Voltron Force is a pseudo-sequel to the 1980s animated series Voltron that was originally scheduled for a release in autumn of 2010. Eventually, the show premiered on June 16, 2011, exclusively on the Nicktoons television network to coincide with the premiere of the second season of Iron Man: Armored Adventures. It ended on April 25, 2012, with the episode "Black". Unlike the original Voltron series, the uniforms of the lions' pilots are of the same color scheme as their respective lions; the second Voltron series to do so after Voltron: The Third Dimension.

Premise
The series intro is narrated by Daniel (Vincent Tong):

The show centers on the reunion of the original Voltron Force and the group of cadets training to follow in their footsteps. In battle, they pilot their five robot lions and, when necessary, combine them to form the mighty robot Voltron.
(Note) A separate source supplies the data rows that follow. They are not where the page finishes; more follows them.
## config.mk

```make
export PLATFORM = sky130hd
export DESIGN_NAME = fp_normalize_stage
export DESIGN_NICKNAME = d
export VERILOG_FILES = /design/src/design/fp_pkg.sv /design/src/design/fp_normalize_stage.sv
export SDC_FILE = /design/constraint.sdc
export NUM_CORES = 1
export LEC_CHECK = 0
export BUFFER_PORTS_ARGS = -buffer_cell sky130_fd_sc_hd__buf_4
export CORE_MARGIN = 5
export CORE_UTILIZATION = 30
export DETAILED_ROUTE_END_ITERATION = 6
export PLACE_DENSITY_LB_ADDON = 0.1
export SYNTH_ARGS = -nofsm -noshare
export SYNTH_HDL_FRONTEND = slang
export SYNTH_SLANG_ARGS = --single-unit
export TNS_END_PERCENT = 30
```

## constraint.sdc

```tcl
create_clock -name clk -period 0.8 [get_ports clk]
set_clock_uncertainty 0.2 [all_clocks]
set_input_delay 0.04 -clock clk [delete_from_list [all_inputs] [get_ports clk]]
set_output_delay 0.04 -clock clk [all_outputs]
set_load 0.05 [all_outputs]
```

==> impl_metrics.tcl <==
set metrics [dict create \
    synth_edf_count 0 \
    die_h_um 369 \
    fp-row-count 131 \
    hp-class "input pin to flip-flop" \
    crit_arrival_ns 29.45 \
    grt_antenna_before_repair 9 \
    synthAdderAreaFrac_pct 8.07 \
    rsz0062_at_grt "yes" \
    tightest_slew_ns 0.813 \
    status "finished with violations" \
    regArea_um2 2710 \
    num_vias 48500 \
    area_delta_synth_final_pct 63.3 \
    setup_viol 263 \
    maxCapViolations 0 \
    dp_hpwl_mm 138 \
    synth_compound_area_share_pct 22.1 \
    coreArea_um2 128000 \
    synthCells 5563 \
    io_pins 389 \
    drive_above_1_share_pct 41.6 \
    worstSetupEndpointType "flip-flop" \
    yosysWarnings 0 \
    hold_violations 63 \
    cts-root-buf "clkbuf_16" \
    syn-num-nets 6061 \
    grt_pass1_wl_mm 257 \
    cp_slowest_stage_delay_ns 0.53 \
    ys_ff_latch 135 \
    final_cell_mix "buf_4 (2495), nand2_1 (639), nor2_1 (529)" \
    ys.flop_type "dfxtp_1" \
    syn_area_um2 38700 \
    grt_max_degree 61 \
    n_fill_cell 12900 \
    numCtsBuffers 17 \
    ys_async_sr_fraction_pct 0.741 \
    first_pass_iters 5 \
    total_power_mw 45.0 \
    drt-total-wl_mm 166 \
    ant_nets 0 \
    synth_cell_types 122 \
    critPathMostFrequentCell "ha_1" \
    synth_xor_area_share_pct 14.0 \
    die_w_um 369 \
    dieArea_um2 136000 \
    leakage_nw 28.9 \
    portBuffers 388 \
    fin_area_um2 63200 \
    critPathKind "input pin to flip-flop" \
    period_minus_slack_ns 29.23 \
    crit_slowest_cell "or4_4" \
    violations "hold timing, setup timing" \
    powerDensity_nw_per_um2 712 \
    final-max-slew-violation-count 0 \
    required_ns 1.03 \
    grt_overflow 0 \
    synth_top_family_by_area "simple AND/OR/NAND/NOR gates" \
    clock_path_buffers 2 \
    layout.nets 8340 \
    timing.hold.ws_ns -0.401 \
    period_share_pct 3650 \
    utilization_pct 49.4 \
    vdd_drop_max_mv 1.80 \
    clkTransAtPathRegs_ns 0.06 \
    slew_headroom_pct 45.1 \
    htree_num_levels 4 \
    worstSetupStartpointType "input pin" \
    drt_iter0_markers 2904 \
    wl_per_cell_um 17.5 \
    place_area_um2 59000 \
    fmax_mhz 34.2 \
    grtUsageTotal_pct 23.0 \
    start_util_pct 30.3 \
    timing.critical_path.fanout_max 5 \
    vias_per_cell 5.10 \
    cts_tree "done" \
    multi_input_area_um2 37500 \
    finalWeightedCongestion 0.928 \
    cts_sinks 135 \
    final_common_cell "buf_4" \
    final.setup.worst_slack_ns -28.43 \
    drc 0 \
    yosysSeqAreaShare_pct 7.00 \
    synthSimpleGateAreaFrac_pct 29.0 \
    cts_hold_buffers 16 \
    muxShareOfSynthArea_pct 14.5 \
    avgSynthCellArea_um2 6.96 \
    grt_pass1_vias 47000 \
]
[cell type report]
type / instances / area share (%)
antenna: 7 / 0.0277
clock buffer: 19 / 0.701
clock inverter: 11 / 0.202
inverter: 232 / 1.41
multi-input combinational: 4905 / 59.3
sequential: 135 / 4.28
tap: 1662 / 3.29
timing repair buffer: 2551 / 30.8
[config.mk]
export PLATFORM = sky130hd
export DESIGN_NAME = fp_align_stage
export DESIGN_NICKNAME = d
export VERILOG_FILES = /design/src/design/fp_pkg.sv /design/src/design/fp_align_stage.sv
export SDC_FILE = /design/constraint.sdc
export NUM_CORES = 1
export LEC_CHECK = 0
export BUFFER_PORTS_ARGS = -buffer_cell sky130_fd_sc_hd__buf_2
export CAP_MARGIN = 20
export CORE_AREA = 8 8 222 224
export CTS_CLUSTER_SIZE = 30
export DETAILED_ROUTE_END_ITERATION = 7
export DIE_AREA = 0 0 230 232
export GPL_ROUTABILITY_DRIVEN = 0
export GPL_TIMING_DRIVEN = 0
export SYNTH_ARGS = -nofsm -noshare
export SYNTH_HDL_FRONTEND = slang
export SYNTH_SLANG_ARGS = --single-unit
[constraint.sdc]
create_clock -name clk -period 0.8 [get_ports clk]
set_clock_uncertainty 0.2 [all_clocks]
set_input_delay 0.04 -clock clk [delete_from_list [all_inputs] [get_ports clk]]
set_output_delay 0.04 -clock clk [all_outputs]
set_load 0.05 [all_outputs]
==> src/hw/query_engine.sv <==
// Query pipeline: reads a list, ranks entries by key and returns the one at the requested level
`timescale 1ns/1ps

module query_engine #(
  parameter int num_entries = 8
) (
  input  logic                                       clk,
  input  logic                                       rst,
  // Query input
  input  logic                                       qry_vld,
  input  sorted_lists_pkg::qry_cmd_t                 qry,
  // Table read port 1
  output sorted_lists_pkg::id_t                      rd1_addr,
  input  sorted_lists_pkg::entry_t [num_entries-1:0] rd1_data,
  // Response
  output logic                                       qry_resp_vld,
  output sorted_lists_pkg::qry_resp_t                qry_resp
);

  // Stage 0 holds the query during the table read
  logic                        q0_vld;
  sorted_lists_pkg::qry_cmd_t  q0_cmd;
  // Stage 1 lines up with rd1_data
  logic                        q1_vld;
  sorted_lists_pkg::qry_cmd_t  q1_cmd;

  // Position of each slot in key order
  sorted_lists_pkg::listsize_t rank [num_entries];
  sorted_lists_pkg::listsize_t vld_cnt;
  logic                        hit;
  sorted_lists_pkg::entry_t    sel;
  sorted_lists_pkg::qry_resp_t resp;

  // Stage valids
  always_ff @(posedge clk) begin
    if (rst) begin
      q0_vld <= 1'b0;
      q1_vld <= 1'b0;
    end else begin
      q0_vld <= qry_vld;
      q1_vld <= q0_vld;
    end
  end

  // Stage payloads
  always_ff @(posedge clk) begin
    if (qry_vld) begin
      q0_cmd <= qry;
    end
    if (q0_vld) begin
      q1_cmd <= q0_cmd;
    end
  end

  assign rd1_addr = q0_cmd.id;

  // Rank = valid entries with a smaller key, plus equal keys in a lower slot
  // Ties resolved by slot so valid ranks are unique
  always_comb begin
    for (int i = 0; i < num_entries; i++) begin
      rank[i] = '0;
      for (int j = 0; j < num_entries; j++) begin
        if (rd1_data[j].vld &&
            ((rd1_data[j].key < rd1_data[i].key) ||
             ((rd1_data[j].key == rd1_data[i].key) && (j < i)))) begin
          rank[i] = rank[i] + sorted_lists_pkg::listsize_t'(1);
        end
      end
    end
  end

  // Occupancy count and level select
  always_comb begin
    vld_cnt = '0;
    hit     = 1'b0;
    sel     = '0;
    for (int i = 0; i < num_entries; i++) begin
      vld_cnt = vld_cnt + sorted_lists_pkg::listsize_t'(rd1_data[i].vld);
      // At most one valid slot carries a given rank
      if (rd1_data[i].vld && (rank[i] == q1_cmd.level)) begin
        hit = 1'b1;
        sel = rd1_data[i];
      end
    end
  end

  // Response fields, zeroed on a miss apart from the id
  always_comb begin
    resp.id       = q1_cmd.id;
    resp.key      = sel.key;
    resp.size     = sel.size;
    resp.error    = !hit;
    resp.listsize = hit ? vld_cnt : '0;
  end

  // Registered response
  always_ff @(posedge clk) begin
    if (rst) begin
      qry_resp_vld <= 1'b0;
    end else begin
      qry_resp_vld <= q1_vld;
    end
  end

  always_ff @(posedge clk) begin
    if (q1_vld) begin
      qry_resp <= resp;
    end
  end

endmodule
==> config.mk <==
export PLATFORM = sky130hd
export DESIGN_NAME = update_engine
export DESIGN_NICKNAME = d
export VERILOG_FILES = /design/src/hw/sorted_lists_pkg.sv /design/src/hw/update_engine.sv
export SDC_FILE = /design/constraint.sdc
export NUM_CORES = 2
export LEC_CHECK = 0
export BUFFER_PORTS_ARGS = -buffer_cell sky130_fd_sc_hd__buf_4
export CORE_AREA = 2 2 702 704
export DETAILED_ROUTE_END_ITERATION = 8
export DIE_AREA = 0 0 704 706
export SLEW_MARGIN = 20
export SYNTH_ARGS = -nofsm -noshare
export SYNTH_HDL_FRONTEND = slang
export SYNTH_SLANG_ARGS = --single-unit
==> constraint.sdc <==
create_clock -name clk -period 10.53 [get_ports clk]
set_input_delay 1.053 -clock clk [delete_from_list [all_inputs] [get_ports clk]]
set_output_delay 1.053 -clock clk [all_outputs]
set_load 0.1 [all_outputs]
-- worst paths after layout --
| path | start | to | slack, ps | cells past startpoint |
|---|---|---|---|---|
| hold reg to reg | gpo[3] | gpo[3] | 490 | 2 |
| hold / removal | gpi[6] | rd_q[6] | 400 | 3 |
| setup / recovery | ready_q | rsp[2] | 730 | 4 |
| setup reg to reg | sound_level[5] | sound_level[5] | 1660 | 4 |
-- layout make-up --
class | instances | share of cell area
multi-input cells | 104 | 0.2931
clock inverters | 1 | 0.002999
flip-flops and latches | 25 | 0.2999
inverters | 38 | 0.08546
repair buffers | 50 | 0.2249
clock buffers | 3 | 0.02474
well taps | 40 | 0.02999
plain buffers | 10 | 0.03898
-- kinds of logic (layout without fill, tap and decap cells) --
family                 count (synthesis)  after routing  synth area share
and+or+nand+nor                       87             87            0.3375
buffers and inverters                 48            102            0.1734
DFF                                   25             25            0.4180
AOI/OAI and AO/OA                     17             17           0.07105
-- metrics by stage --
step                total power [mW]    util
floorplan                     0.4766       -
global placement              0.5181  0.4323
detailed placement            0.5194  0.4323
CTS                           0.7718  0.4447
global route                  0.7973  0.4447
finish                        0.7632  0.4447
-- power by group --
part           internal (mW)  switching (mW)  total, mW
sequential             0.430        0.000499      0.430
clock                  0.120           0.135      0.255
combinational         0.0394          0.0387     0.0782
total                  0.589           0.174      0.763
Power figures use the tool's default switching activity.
--- src/cart_map_pkg.sv ---
package cart_map_pkg;

	// ----------------------------------------------------------
	// cartridge memory window
	// ----------------------------------------------------------

	// 1 KiB of block RAM
	localparam int unsigned RAM_ADDR_W = 10;
	typedef logic [RAM_ADDR_W-1:0] ram_addr_t;

	// page 1 of the slot, RAM mirrored by its low address bits
	localparam msx_bus_pkg::bus_addr_t RAM_BASE  = 16'h4000;
	localparam msx_bus_pkg::bus_addr_t RAM_LIMIT = 16'h7FFF;

	// ----------------------------------------------------------
	// I/O ports, decoded on the low 8 address bits only
	// ----------------------------------------------------------

	// write sets the LED outputs, read returns the general inputs
	localparam logic [7:0] PORT_GPIO  = 8'h10;
	// write sets the sound level, read returns it
	localparam logic [7:0] PORT_SOUND = 8'h11;

	// ----------------------------------------------------------
	// sound PWM
	// ----------------------------------------------------------

	typedef logic [7:0] level_t;

	// clk42 cycles per PWM step, about 1.59 MHz
	localparam int unsigned PWM_TICK_DIV = 27;
	typedef logic [4:0] pwm_cnt_t;

endpackage

--- src/pwm_dac.sv ---
`timescale 1ns/1ps

module pwm_dac (
	input  logic                 clk42,
	input  logic                 w_n_reset,
	input  cart_map_pkg::level_t level,
	output logic                 tsnd
);
	localparam cart_map_pkg::pwm_cnt_t DIV_LAST =
		cart_map_pkg::pwm_cnt_t'(cart_map_pkg::PWM_TICK_DIV - 1);

	cart_map_pkg::pwm_cnt_t div_q;
	logic                   tick;
	cart_map_pkg::level_t   phase_q;
	cart_map_pkg::level_t   level_q;
	logic                   tsnd_q;

	// one tick every PWM_TICK_DIV clocks
	assign tick = div_q == DIV_LAST;

	always_ff @(posedge clk42) begin
		if (!w_n_reset) begin
			div_q   <= '0;
			phase_q <= '0;
			level_q <= '0;
			tsnd_q  <= 1'b0;
		end else begin
			div_q <= tick ? '0 : div_q + 1'b1;
			if (tick) begin
				phase_q <= phase_q + 1'b1;
				// new level only at the period boundary
				if (phase_q == '1) begin
					level_q <= level;
				end
			end
			tsnd_q <= phase_q < level_q;
		end
	end

	// high for level ticks out of 256
	assign tsnd = tsnd_q;

endmodule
Among the enemies they face are their old nemesis, Lotor, and a corrupt military head intent on destroying Voltron and assassinating the Voltron Force to stage a coup d'état and become president of Galaxy Garrison himself.

Cast

 Mark Hildreth as King Lotor.
 Andrew Francis as Lance McClain.
 Ty Olsson as Hunk Garrett.
 Garry Chalk as Sky Marshall Wade, Manset.
 Shannon Chan-Kent as Larmina.
 Ashleigh Ball as Allura, Daigo.
 Sam Vincent as Pidge, King Alfor, Sypat, Dudley.
 Tabitha St. Germain as Kala.
 Giles Panton as Keith Kogane.
 Doron Bell Jr. as Vince.
 Vincent Tong as Daniel.
 Ron Halder as Maahox, Coran.
 Gabe Khouth as Chip (Pidge's brother).
 Alan Marriott as Sven Holgersson

Development and marketing
On March 11, 2010, at the Nickelodeon Upfront Presentation, a new Voltron series entitled Voltron Panthera Force was announced and set for premiere in the fall on Nicktoons with an announced premise that "The series follows the exploits of a group of five young cadets brought together under trying circumstances to form a newly appointed Voltron Lion Squad dubbed the "Panthera Force". Voltron Panthera Force is a World Wide Events production in conjunction with Kick Start Production." On April 4, 2010, it was announced that the show's title had been changed from Voltron Panthera Force to Voltron Force. On June 7, 2010, Variety announced WEP Productions, Classic Media and Kickstart Entertainment's plans to air a 26 episode season of Voltron Force in 2011 to coincide with the 25th anniversary of the original series as well as Mattel's plans to release a toyline to tie-in with the 25th anniversary of the original series and the launch of the new series. In March 2011, it was announced that Emmy-nominated composer Hal Beckett and Gemini-nominated composer Steffan Andrews, would score the show.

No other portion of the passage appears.